--- EXERCISE GOAL ---
Print the lines that run from the line with "-- flip-flops by" to the line with "global route: -1.74 / 0.394 / 90.0", keeping both end lines, exactly as they appear in the entries below, and nothing else.

--- Stored data ---
########################################

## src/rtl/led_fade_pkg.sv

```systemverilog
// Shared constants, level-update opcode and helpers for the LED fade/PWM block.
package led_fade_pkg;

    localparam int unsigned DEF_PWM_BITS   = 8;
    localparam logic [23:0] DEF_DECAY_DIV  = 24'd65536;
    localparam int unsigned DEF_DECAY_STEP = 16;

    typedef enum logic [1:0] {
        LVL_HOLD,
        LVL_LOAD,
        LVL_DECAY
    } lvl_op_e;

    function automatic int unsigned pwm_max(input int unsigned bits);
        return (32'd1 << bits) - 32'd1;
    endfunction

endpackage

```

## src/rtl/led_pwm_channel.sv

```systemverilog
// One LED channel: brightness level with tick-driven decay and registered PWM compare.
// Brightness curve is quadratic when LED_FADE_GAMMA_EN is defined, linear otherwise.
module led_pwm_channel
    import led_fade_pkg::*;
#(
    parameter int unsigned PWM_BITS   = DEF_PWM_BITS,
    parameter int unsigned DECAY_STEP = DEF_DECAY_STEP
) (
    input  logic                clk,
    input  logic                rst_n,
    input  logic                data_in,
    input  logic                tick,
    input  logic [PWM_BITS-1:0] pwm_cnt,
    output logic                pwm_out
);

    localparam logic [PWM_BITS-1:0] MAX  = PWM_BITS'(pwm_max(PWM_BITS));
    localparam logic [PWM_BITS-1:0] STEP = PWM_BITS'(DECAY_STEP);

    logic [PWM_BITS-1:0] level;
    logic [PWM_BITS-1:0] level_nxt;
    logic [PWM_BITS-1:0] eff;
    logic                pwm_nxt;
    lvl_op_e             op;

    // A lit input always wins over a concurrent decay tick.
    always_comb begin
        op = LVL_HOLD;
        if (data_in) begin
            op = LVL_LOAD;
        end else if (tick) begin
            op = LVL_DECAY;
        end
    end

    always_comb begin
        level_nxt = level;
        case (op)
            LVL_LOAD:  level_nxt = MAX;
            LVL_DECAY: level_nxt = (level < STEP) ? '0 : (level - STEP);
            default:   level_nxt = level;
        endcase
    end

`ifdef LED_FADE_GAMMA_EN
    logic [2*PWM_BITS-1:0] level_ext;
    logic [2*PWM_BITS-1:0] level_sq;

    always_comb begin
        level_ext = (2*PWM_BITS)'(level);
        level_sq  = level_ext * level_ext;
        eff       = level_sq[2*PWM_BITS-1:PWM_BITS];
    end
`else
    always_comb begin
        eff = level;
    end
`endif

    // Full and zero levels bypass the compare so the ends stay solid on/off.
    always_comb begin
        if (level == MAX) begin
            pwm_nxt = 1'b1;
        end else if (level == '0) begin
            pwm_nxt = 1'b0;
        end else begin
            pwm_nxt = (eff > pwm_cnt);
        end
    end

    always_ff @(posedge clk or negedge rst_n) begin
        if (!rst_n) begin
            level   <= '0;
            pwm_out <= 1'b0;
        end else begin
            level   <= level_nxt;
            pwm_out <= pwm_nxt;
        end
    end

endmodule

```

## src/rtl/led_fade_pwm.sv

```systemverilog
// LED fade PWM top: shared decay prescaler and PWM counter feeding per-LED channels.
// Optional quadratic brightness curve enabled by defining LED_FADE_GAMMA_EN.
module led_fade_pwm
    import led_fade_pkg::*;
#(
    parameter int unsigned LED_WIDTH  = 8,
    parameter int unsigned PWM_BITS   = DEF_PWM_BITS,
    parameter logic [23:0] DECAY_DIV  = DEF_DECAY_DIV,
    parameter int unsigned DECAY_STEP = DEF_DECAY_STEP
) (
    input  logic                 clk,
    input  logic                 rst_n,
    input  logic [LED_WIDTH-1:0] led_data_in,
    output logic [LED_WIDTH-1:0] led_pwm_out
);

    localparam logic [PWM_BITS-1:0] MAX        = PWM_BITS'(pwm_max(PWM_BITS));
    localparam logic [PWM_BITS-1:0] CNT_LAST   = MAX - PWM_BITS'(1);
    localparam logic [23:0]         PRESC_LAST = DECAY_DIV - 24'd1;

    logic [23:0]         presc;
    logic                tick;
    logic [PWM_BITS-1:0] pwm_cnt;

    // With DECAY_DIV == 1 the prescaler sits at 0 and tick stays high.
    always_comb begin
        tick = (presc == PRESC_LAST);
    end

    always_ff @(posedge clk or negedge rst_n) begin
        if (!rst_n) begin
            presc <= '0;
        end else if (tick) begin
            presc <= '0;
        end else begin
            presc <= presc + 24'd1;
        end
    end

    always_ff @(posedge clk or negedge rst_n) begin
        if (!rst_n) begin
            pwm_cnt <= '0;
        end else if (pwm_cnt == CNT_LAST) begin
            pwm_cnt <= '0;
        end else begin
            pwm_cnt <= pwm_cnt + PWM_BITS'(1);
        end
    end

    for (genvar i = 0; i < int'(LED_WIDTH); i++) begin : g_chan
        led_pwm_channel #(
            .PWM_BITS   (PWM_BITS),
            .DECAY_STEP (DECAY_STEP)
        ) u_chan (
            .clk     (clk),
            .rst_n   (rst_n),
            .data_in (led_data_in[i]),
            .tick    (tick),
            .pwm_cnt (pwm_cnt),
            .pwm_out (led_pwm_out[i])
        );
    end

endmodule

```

########################################

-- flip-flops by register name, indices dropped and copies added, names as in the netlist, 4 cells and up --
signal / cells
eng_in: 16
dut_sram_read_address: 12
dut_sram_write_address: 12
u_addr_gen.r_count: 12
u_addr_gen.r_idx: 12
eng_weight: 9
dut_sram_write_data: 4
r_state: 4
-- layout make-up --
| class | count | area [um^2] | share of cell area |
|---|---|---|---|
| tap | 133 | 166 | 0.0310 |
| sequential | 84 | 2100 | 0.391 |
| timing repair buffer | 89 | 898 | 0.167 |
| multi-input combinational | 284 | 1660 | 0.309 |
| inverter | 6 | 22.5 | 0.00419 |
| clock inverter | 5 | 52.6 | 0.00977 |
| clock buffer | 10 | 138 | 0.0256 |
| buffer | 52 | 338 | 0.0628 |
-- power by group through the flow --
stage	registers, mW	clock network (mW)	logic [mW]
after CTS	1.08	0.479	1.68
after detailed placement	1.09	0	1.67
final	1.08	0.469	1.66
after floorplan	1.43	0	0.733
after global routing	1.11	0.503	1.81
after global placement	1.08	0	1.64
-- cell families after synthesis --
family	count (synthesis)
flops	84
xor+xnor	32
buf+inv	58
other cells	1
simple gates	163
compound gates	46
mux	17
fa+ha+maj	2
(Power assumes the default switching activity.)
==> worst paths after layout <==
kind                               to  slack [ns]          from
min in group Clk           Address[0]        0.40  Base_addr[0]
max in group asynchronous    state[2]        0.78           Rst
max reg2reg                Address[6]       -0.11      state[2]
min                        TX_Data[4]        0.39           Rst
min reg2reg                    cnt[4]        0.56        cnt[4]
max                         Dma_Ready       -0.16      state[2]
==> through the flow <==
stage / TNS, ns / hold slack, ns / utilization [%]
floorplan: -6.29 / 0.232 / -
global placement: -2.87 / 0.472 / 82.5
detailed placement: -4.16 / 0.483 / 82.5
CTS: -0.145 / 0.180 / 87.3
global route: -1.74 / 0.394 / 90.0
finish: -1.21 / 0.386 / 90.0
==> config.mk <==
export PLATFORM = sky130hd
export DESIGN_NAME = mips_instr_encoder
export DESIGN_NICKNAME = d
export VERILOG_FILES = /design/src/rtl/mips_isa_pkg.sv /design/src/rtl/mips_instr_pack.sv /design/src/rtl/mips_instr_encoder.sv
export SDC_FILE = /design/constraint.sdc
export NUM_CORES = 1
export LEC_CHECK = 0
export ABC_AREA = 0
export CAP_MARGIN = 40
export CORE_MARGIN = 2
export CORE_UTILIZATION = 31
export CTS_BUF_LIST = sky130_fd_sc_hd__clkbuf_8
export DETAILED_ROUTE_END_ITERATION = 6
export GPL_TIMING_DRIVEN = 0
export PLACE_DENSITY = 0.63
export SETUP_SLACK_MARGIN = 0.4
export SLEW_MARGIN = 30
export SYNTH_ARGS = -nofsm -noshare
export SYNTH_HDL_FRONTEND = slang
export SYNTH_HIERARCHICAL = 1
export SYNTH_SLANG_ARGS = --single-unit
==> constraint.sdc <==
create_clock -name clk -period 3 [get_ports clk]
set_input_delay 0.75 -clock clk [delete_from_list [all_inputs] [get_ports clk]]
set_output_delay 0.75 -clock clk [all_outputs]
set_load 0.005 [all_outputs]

########################################

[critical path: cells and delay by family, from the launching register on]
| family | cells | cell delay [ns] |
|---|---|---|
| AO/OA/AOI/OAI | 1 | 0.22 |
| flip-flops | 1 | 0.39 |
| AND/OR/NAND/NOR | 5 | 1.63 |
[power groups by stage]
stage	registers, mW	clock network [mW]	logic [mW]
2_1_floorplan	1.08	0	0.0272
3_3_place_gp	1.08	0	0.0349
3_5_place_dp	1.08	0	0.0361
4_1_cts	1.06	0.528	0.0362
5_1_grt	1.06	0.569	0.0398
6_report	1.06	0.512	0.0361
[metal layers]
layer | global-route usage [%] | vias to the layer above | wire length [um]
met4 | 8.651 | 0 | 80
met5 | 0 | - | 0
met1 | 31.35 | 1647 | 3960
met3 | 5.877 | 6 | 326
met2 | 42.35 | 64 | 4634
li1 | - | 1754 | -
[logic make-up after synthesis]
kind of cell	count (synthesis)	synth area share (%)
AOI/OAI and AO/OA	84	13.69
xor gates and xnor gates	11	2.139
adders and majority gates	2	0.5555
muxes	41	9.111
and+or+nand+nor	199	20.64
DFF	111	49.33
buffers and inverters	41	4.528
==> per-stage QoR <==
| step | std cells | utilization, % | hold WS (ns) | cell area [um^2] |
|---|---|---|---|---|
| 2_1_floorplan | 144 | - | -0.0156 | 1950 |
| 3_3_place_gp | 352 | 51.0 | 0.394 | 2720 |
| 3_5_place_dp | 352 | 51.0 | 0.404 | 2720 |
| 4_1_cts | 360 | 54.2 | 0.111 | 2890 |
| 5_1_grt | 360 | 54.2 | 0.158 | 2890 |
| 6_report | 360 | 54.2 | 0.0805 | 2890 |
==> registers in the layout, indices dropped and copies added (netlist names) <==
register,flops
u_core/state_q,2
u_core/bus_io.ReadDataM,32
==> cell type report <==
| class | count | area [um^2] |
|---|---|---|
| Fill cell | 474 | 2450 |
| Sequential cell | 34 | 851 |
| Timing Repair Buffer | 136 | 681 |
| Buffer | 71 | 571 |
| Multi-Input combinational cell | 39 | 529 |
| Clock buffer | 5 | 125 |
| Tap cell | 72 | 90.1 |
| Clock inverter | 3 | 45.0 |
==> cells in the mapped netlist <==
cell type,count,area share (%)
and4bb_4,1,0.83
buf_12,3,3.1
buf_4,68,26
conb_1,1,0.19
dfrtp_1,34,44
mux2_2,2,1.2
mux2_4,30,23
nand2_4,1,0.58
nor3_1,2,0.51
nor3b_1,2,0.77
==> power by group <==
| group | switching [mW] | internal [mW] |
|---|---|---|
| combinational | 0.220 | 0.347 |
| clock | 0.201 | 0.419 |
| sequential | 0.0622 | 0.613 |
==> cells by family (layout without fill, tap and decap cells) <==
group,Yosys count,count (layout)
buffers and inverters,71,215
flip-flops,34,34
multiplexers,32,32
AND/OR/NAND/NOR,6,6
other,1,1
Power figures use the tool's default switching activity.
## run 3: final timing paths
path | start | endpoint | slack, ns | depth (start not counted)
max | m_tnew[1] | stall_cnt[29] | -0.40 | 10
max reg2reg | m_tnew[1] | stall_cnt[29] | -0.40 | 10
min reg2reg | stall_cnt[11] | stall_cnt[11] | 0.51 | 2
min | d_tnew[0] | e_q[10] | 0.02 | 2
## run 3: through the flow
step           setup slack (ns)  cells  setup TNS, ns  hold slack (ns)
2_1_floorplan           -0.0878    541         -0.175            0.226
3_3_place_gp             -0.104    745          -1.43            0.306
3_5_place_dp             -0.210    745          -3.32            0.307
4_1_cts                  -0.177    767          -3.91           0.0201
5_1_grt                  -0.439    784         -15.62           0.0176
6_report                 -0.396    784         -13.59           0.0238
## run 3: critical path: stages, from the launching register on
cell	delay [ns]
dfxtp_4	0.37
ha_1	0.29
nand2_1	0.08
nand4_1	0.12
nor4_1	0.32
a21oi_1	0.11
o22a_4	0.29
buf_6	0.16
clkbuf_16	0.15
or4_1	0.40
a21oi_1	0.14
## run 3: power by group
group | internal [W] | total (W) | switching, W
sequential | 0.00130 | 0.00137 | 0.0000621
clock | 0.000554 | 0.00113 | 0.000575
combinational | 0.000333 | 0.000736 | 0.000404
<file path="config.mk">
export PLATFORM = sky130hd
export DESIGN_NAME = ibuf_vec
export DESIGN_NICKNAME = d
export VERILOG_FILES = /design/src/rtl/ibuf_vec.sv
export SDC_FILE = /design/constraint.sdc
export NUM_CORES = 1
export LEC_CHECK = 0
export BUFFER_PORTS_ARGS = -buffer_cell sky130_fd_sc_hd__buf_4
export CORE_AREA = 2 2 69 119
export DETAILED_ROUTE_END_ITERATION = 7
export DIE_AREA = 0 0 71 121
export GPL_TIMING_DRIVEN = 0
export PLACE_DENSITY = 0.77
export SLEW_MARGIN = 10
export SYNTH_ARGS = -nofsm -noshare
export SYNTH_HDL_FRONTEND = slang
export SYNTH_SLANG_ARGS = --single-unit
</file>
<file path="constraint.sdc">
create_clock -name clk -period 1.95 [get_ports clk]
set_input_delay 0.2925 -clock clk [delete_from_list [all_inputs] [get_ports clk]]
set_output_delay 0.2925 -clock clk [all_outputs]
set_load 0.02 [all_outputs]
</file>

########################################

--- SOLUTION ---
-- flip-flops by register name, indices dropped and copies added, names as in the netlist, 4 cells and up --
signal / cells
eng_in: 16
dut_sram_read_address: 12
dut_sram_write_address: 12
u_addr_gen.r_count: 12
u_addr_gen.r_idx: 12
eng_weight: 9
dut_sram_write_data: 4
r_state: 4
-- layout make-up --
| class | count | area [um^2] | share of cell area |
|---|---|---|---|
| tap | 133 | 166 | 0.0310 |
| sequential | 84 | 2100 | 0.391 |
| timing repair buffer | 89 | 898 | 0.167 |
| multi-input combinational | 284 | 1660 | 0.309 |
| inverter | 6 | 22.5 | 0.00419 |
| clock inverter | 5 | 52.6 | 0.00977 |
| clock buffer | 10 | 138 | 0.0256 |
| buffer | 52 | 338 | 0.0628 |
-- power by group through the flow --
stage	registers, mW	clock network (mW)	logic [mW]
after CTS	1.08	0.479	1.68
after detailed placement	1.09	0	1.67
final	1.08	0.469	1.66
after floorplan	1.43	0	0.733
after global routing	1.11	0.503	1.81
after global placement	1.08	0	1.64
-- cell families after synthesis --
family	count (synthesis)
flops	84
xor+xnor	32
buf+inv	58
other cells	1
simple gates	163
compound gates	46
mux	17
fa+ha+maj	2
(Power assumes the default switching activity.)
==> worst paths after layout <==
kind                               to  slack [ns]          from
min in group Clk           Address[0]        0.40  Base_addr[0]
max in group asynchronous    state[2]        0.78           Rst
max reg2reg                Address[6]       -0.11      state[2]
min                        TX_Data[4]        0.39           Rst
min reg2reg                    cnt[4]        0.56        cnt[4]
max                         Dma_Ready       -0.16      state[2]
==> through the flow <==
stage / TNS, ns / hold slack, ns / utilization [%]
floorplan: -6.29 / 0.232 / -
global placement: -2.87 / 0.472 / 82.5
detailed placement: -4.16 / 0.483 / 82.5
CTS: -0.145 / 0.180 / 87.3
global route: -1.74 / 0.394 / 90.0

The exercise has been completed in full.